## WHAT YOU HAVE TO DO:
Somewhere below are a line with "ys.flop_type = dfrtp_1" and a later line with "dpl.hpwl_um = 4310". Output exactly those lines and all lines between them.

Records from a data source

=== Section Start ===

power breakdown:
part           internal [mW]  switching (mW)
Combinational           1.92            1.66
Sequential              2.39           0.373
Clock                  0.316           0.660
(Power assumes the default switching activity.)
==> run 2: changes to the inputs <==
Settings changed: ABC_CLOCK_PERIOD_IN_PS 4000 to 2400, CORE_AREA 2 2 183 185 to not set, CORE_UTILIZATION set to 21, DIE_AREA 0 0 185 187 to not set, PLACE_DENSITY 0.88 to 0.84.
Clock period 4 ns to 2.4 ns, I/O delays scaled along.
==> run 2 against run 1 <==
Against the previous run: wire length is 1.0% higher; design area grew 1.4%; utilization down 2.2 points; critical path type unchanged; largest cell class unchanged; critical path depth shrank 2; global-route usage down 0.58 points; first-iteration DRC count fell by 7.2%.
File: config.mk
export PLATFORM = sky130hd
export DESIGN_NAME = arbitro_rr_vc
export DESIGN_NICKNAME = d
export VERILOG_FILES = /design/src/rtl/arbitro_rr_vc.sv
export SDC_FILE = /design/constraint.sdc
export NUM_CORES = 1
export LEC_CHECK = 0
export BUFFER_PORTS_ARGS = -buffer_cell sky130_fd_sc_hd__buf_4
export CORE_MARGIN = 8
export CORE_UTILIZATION = 30
export DETAILED_ROUTE_END_ITERATION = 16
export PLACE_DENSITY_LB_ADDON = 0.2
export REMOVE_ABC_BUFFERS = 1
export SYNTH_ARGS = -nofsm -noshare
export SYNTH_HDL_FRONTEND = slang
export SYNTH_SLANG_ARGS = --single-unit
File: constraint.sdc
create_clock -name clk -period 3.1 [get_ports clk]
set_input_delay 0.155 -clock clk [delete_from_list [all_inputs] [get_ports clk]]
set_output_delay 0.155 -clock clk [all_outputs]
set_load 0.02 [all_outputs]
File: src/rtl/arbitro_rr_vc.sv
// Round-robin arbiter over four virtual-channel FIFOs with bounded bursts.
// Pops at most one FIFO per cycle, forwards the popped head word through a
// registered output stage, and counts forwarded words.
//
// Ports:
//   clk, reset_L            : clock, asynchronous active-low reset
//   enable                  : 1 = arbitration permitted
//   empty[3:0]              : per-FIFO empty flags
//   data_in0..data_in3      : FIFO head words (valid while matching empty=0)
//   out_full                : downstream cannot accept a word this cycle
//   pop[3:0]                : combinational one-hot-or-zero pop strobe
//   data_out, select, valid : registered forwarded word, source channel, qualifier
//   contador                : words forwarded since reset, modulo 256
//   busy                    : 1 while the arbiter is in ACTIVE
module arbitro_rr_vc #(
  parameter int unsigned DATA_W = 10,
  parameter int unsigned BURST  = 2
) (
  input  logic              clk,
  input  logic              reset_L,
  input  logic              enable,
  input  logic [3:0]        empty,
  input  logic [DATA_W-1:0] data_in0,
  input  logic [DATA_W-1:0] data_in1,
  input  logic [DATA_W-1:0] data_in2,
  input  logic [DATA_W-1:0] data_in3,
  input  logic              out_full,
  output logic [3:0]        pop,
  output logic [DATA_W-1:0] data_out,
  output logic [1:0]        select,
  output logic              valid,
  output logic [7:0]        contador,
  output logic              busy
);

  localparam int unsigned N_CH  = 4;
  localparam int unsigned CH_W  = 2;
  localparam int unsigned BC_W  = 3;
  localparam int unsigned CNT_W = 8;

  typedef enum logic [1:0] {
    IDLE   = 2'd0,
    ACTIVE = 2'd1,
    STALL  = 2'd2
  } state_t;

  state_t            state;
  state_t            state_nxt;
  logic [CH_W-1:0]   cur;
  logic [BC_W-1:0]   burst_cnt;
  logic [CH_W-1:0]   grant_idx;
  logic [CH_W-1:0]   cand;
  logic              grant_ok;
  logic              keep;
  logic              any_word;
  logic              pop_any;
  logic [DATA_W-1:0] data_sel;

  assign any_word = (empty != {N_CH{1'b1}});
  assign pop_any  = |pop;

  // Channel choice. burst_cnt = 0 means no burst is in progress (after reset
  // or IDLE), so the grant rotates from cur instead of re-taking cur; this is
  // what makes cur=3 at reset hand the first grant to channel 0.
  always_comb begin
    keep      = (burst_cnt != '0) && (burst_cnt < BC_W'(BURST)) && !empty[cur];
    grant_idx = cur;
    grant_ok  = 1'b0;
    cand      = cur;
    if (keep) begin
      grant_ok = 1'b1;
    end else begin
      // k = 4 truncates to cur itself, the last candidate in the rotation
      for (int k = 1; k <= 4; k++) begin
        cand = cur + CH_W'(k);
        if (!grant_ok && !empty[cand]) begin
          grant_idx = cand;
          grant_ok  = 1'b1;
        end
      end
    end
  end

  // Head word of the granted channel
  always_comb begin
    data_sel = data_in0;
    case (grant_idx)
      2'd0:    data_sel = data_in0;
      2'd1:    data_sel = data_in1;
      2'd2:    data_sel = data_in2;
      default: data_sel = data_in3;
    endcase
  end

  // FSM state register
  always_ff @(posedge clk or negedge reset_L) begin
    if (!reset_L) begin
      state <= IDLE;
    end else begin
      state <= state_nxt;
    end
  end

  // FSM next state. Only the empty flags are visible, so ACTIVE is left once
  // no channel reports a word. out_full takes priority over any pop.
  always_comb begin
    state_nxt = state;
    case (state)
      IDLE: begin
        if (enable && any_word) state_nxt = ACTIVE;
      end
      ACTIVE: begin
        if (!enable)        state_nxt = IDLE;
        else if (out_full)  state_nxt = STALL;
        else if (!any_word) state_nxt = IDLE;
      end
      STALL: begin
        if (!enable)        state_nxt = IDLE;
        else if (!out_full) state_nxt = ACTIVE;
      end
      default: state_nxt = IDLE;
    endcase
  end

  // FSM output: combinational pop strobe
  always_comb begin
    pop = '0;
    if ((state == ACTIVE) && !out_full && enable && any_word && grant_ok) begin
      pop[grant_idx] = 1'b1;
    end
  end

  // Forwarding stage, arbitration pointer and counters
  always_ff @(posedge clk or negedge reset_L) begin
    if (!reset_L) begin
      cur       <= CH_W'(3);
      burst_cnt <= '0;
      data_out  <= '0;
      select    <= '0;
      valid     <= 1'b0;
      contador  <= '0;
      busy      <= 1'b0;
    end else begin
      busy  <= (state_nxt == ACTIVE);
      valid <= pop_any;
      if (pop_any) begin
        data_out  <= data_sel;
        select    <= grant_idx;
        contador  <= contador + CNT_W'(1);
        cur       <= grant_idx;
        burst_cnt <= keep ? burst_cnt + BC_W'(1) : BC_W'(1);
      end else if (state_nxt == IDLE) begin
        // cur is kept so rotation resumes where it left off
        burst_cnt <= '0;
      end
    end
  end

endmodule

**After elaboration in Yosys (flattened, before gate mapping)**

Index checks and enable logic that the tools add are counted.

- Flip-flop bits (word level): 29
- Input port bits: 48
- Output and inout port bits: 26
- Logic and storage cells: 85

- Add/subtract/negate cells: 5
- Order comparisons: 7
- Equal/unequal tests: 6
- Muxes and demuxes: 35
- Reductions and logical operators: 24

Operators by type and width:

| operator | count |
|---|---|
| $pmux W10 S3 | 1 |
| $mux W2 | 11 |
| $lt A2 B3 Y1 const B | 5 |
| $mux W1 | 13 |
| $logic_and A1 B1 Y1 | 11 |
| $mux W3 | 3 |
| $add A8 B1 Y8 const B | 1 |
| $bmux W1 S2 | 4 |
| $logic_not A1 Y1 | 7 |
| $eq A2 B1 Y1 const B | 3 |
| $logic_not A2 Y1 | 3 |
| $pmux W2 S3 | 1 |
| $add A2 B2 Y2 const B | 2 |
| $eq A2 B2 Y1 const B | 2 |
| $mux W4 | 1 |
| $ne A4 B4 Y1 const B | 1 |
| $reduce_or A4 Y1 | 1 |
| $add A3 B1 Y3 const B | 1 |
| $lt A3 B2 Y1 const B | 1 |
| $reduce_bool A3 Y1 | 1 |
| $add A2 B1 Y2 const B | 1 |
| $demux W1 S2 | 1 |
| $ge A2 B1 Y1 const B | 1 |
| $reduce_bool A2 Y1 | 1 |

**Depth between registers and ports, before layout**

- Word-level depth: 24
- Depth in mapped cells: 9
- Depth with buffers taken out: 8

**Worst setup path before layout**

OpenSTA, ideal clock, no wires.

- Path type: register -> output
- Start: register cur[1]
- End: output pop[0]
- Arrival: 2.162 ns
- Data required time: 2.945 ns
- Path slack: 0.783 ns
- Stages on the path, launching flop included: 7
- Buffers on the path: 1
- Path through: dfstp_2 -> mux4_2 -> a21oi_4 -> or3_4 -> buf_6 -> nand2_1 -> nor3_1

- Cells in the longest elaborated chain, start to end: 22
- Elaborated cells between the ends (all ways): 41
- Classes of those cells: add/sub (3); order compare (2); mux (24); reduce/logical (12)

RTL lines:

| what | line | RTL |
|---|---|---|
| start: declaration | 49 | `logic [CH_W-1:0] cur;` |
| start signal: assignment | 150 | `cur <= grant_idx;` |
| $add A2 B1 Y2 | 75 | `cand = cur + CH_W'(k);` |
| $bmux W1 S2 | 76 | `if (!grant_ok && !empty[cand]) begin` |
| $mux W1 (not written as such) | 76 |  |
| $mux W1 | 76 |  |
| $mux W1 | 70 | `if (keep) begin` |
| $logic_not A1 Y1 | 76 |  |
| $logic_and A1 B1 Y1 | 76 |  |
| $mux W1 | 76 |  |
| [... 6 more ...] | - |  |
| $logic_and A1 B1 Y1 | 76 |  |
| $mux W2 | 76 |  |
| $mux W2 | 70 |  |
| $lt A2 B3 Y1 (not written as such) / $ge A2 B1 Y1 (equally long branches) | 129 | `pop[grant_idx] = 1'b1;` |
| $logic_and A1 B1 Y1 (not written as such) | 129 |  |
| $mux W1 (not written as such) | 129 |  |
| $demux W1 S2 | 129 |  |
| $mux W4 * | 128 | `if ((state == ACTIVE) && !out_full && enable && any_word && grant_ok) begin` |
| end: declaration | 28 | `output logic [3:0] pop,` |

Every way passes the cells marked *; elsewhere a longest branch is shown, timed or not. The select of a mux whose other input is x is not followed.

**Worst setup path after layout**

Ends and elaborated chain as after synthesis.

==> results.ini <==
[status]
outcome = finished, final reports clean

[layout]
drive_above_1_share = 0.460
most-common-layout-cells = buf_4, dfrtp_1, and3_1, nand2_1, a21boi_0
multi_input_area_um2 = 1260
fillCellCount = 676
diodes = 0
seq_area_um2 = 728
syn_to_final_growth_pct = 33.5
mostFrequentLayoutCell = buf_4
nNetsFinal = 328

[pwr]
powerDensity_nw_per_um2 = 797
p_total_mw = 2.25
p_leak_nw = 1.33
peakVddDrop_mv = 0.325

[worst_setup_path]
crit_fanout = 13
cp.buffers_inverters = 1
crit_type = reg2out
crit_chain = mux4_2 > a21oi_4 > o21ai_1 > nand2_1 > nor3_1 > buf_4
critPathMaxStageDelay_ps = 680
arrival_ps = 2680
crit_path_top_delay_cell = dfstp_2
required_ps = 2940
cp-start-kind = register
crit_family = compound AO/OA/AOI/OAI gates
cp-end-kind = output pin

[cts]
clk_path_buf_depth = 2
numCtsBuffers = 5
ctsRootBufferMaster = clkbuf_8
cts.sinks = 29
hold_buffers = 1
cts_tree = yes
cts_setup_buffers = 0
cts_resized = 0
insertion_delay_ps = 280
cts_max_level = 2
clk_pin_slew_ps = 70

[drt]
routedWlPerCell_um = 15.9
firstDrtPassIters = 4
wl_um = 5960
drc_errors = 0
ant_nets = 0
drt_iter0_markers = 54
viasPerCell = 4.83
vias = 1807

[job]
cap_violations = 0

[global_route]
grt_pass1_wl_um = 9740
antenna_found_initial = 0
grt_max_degree = 42
grt_use_total = 0.121
grt_pass1_vias = 1976
grt.overflow.total = 0

[yosys]
synth_area_per_cell_um2 = 10.2
ys_types = 51
yosys_warnings = 0
synthCells = 207
synthArstFlopShare = 1.00
synth-seq-cells = 29
synth_area_leaders = dfrtp_1, and3_1, a21boi_0
synth-edff-count = 0
ys_seq_area_frac = 0.345
synth_top_cell_area_share = 0.320
syn_area_um2 = 2110
ys.flop_type = dfrtp_1
yosys.area.top_type = dfrtp_1

[die]
row_count = 30
die_w_um = 99.9
fp.coreArea_um2 = 6790
ioPinCount = 74
start_util = 0.311
dieArea_um2 = 9980
dieHeight_um = 99.9

[placed_design]
gp_congestion = 0.768
io_buffer_count = 73
dpl.hpwl_um = 4310

[timing]
finalCritPeriodShare = 0.914
relSlewSlack = 0.447
rsz0062_at_grt = false
totalNegativeSetupSlack_ps = 0
max_slew.worst_pin.slew_ps = 824
finalSetupViolCount = 0
holdWs_ps = 131
finalHoldViolCount = 0
slew_violations = 0
fin_skew_ps = 6.80
fmax_mhz = 353
fin_crit_ps = 2830

[worst_hold_path]
min-delay-path-class = in2reg

power breakdown:
part           switching (mW)  internal (mW)
Clock                   0.143          0.159
Combinational           0.739          0.575
Sequential              0.124          0.507
routing by layer:
layer / vias to the layer above / share of wire / track usage / routed length (µm)
met5: - / 0 / 0 / 0
met4: 0 / 0.0087 / 0.0349 / 52
met3: 5 / 0.084 / 0.0512 / 503
met2: 57 / 0.44 / 0.191 / 2600
met1: 835 / 0.47 / 0.147 / 2810
li1: 910 / - / - / -
metrics by stage:
step | cell area (µm²) | instances | utilization | setup WS, ps
after floorplan | 2000 | 189 | - | 200
after global placement | 2730 | 365 | 0.401 | 611
after detailed placement | 2730 | 365 | 0.401 | 559
after CTS | 2820 | 374 | 0.415 | 247
after global routing | 2820 | 374 | 0.415 | 61.7
final | 2820 | 374 | 0.415 | 265
area by class of cell:
| type | count | share of cell area |
|---|---|---|
| inverter | 5 | 0.00666 |
| timing repair buffer | 81 | 0.217 |
| clock buffer | 8 | 0.0284 |
| sequential | 29 | 0.258 |
| multi-input combinational | 155 | 0.447 |
| tap | 96 | 0.0426 |
path summary, 6_finish.rpt:
kind | startpoint | to | slack, ps | depth (start not counted)
min in group asynchronous | reset_L | data_out[6] | 340 | 2
setup / recovery | cur[1] | pop[0] | 270 | 6
hold / removal | enable | busy | 130 | 2
hold reg to reg | contador[7] | contador[7] | 470 | 1
max in group asynchronous | reset_L | cur[0] | 2450 | 2
setup reg to reg | cur[1] | data_out[2] | 590 | 6
flip-flops by register name, summed over array words and instances (netlist names):
register / cells
burst_cnt: 3
busy: 1
contador: 8
cur: 2
data_out: 10
select: 2
state: 2
valid: 1
worst register-to-register path, delay by kind of cell, from the launching register on:
kind,cells,cell delay (ps)
AOI/OAI and AO/OA,4,780
DFF,1,680
buffers and inverters,1,290
muxes,1,630
cells by family after synthesis:
family / after synthesis / synth area share
simple gates: 80 / 0.243
xor+xnor: 9 / 0.0373
buf+inv: 23 / 0.0622
flops: 29 / 0.345
mux: 3 / 0.0207
fa+ha+maj: 3 / 0.0178
compound gates: 60 / 0.274
cell usage after synthesis, types with 2 or more instances:
master	number
dfrtp_1	27
and3_1	24
nand2_1	20
a21boi_0	19
a211oi_2	10
nor4_2	9
o31ai_2	9
nor2_1	7
xnor2_1	7
buf_2	6
clkbuf_1	6
inv_1	5
buf_6	4
ha_1	3
nand3_1	3
nor3_1	3
o21ai_1	3
a21boi_1	2
a32o_1	2
buf_4	2
dfstp_2	2
nand4_1	2
nor2b_1	2
o21a_1	2
xor2_1	2
(Power assumes the default switching activity.)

=== Section End ===

## ANSWER SPACE:
ys.flop_type = dfrtp_1
yosys.area.top_type = dfrtp_1

[die]
row_count = 30
die_w_um = 99.9
fp.coreArea_um2 = 6790
ioPinCount = 74
start_util = 0.311
dieArea_um2 = 9980
dieHeight_um = 99.9

[placed_design]
gp_congestion = 0.768
io_buffer_count = 73
dpl.hpwl_um = 4310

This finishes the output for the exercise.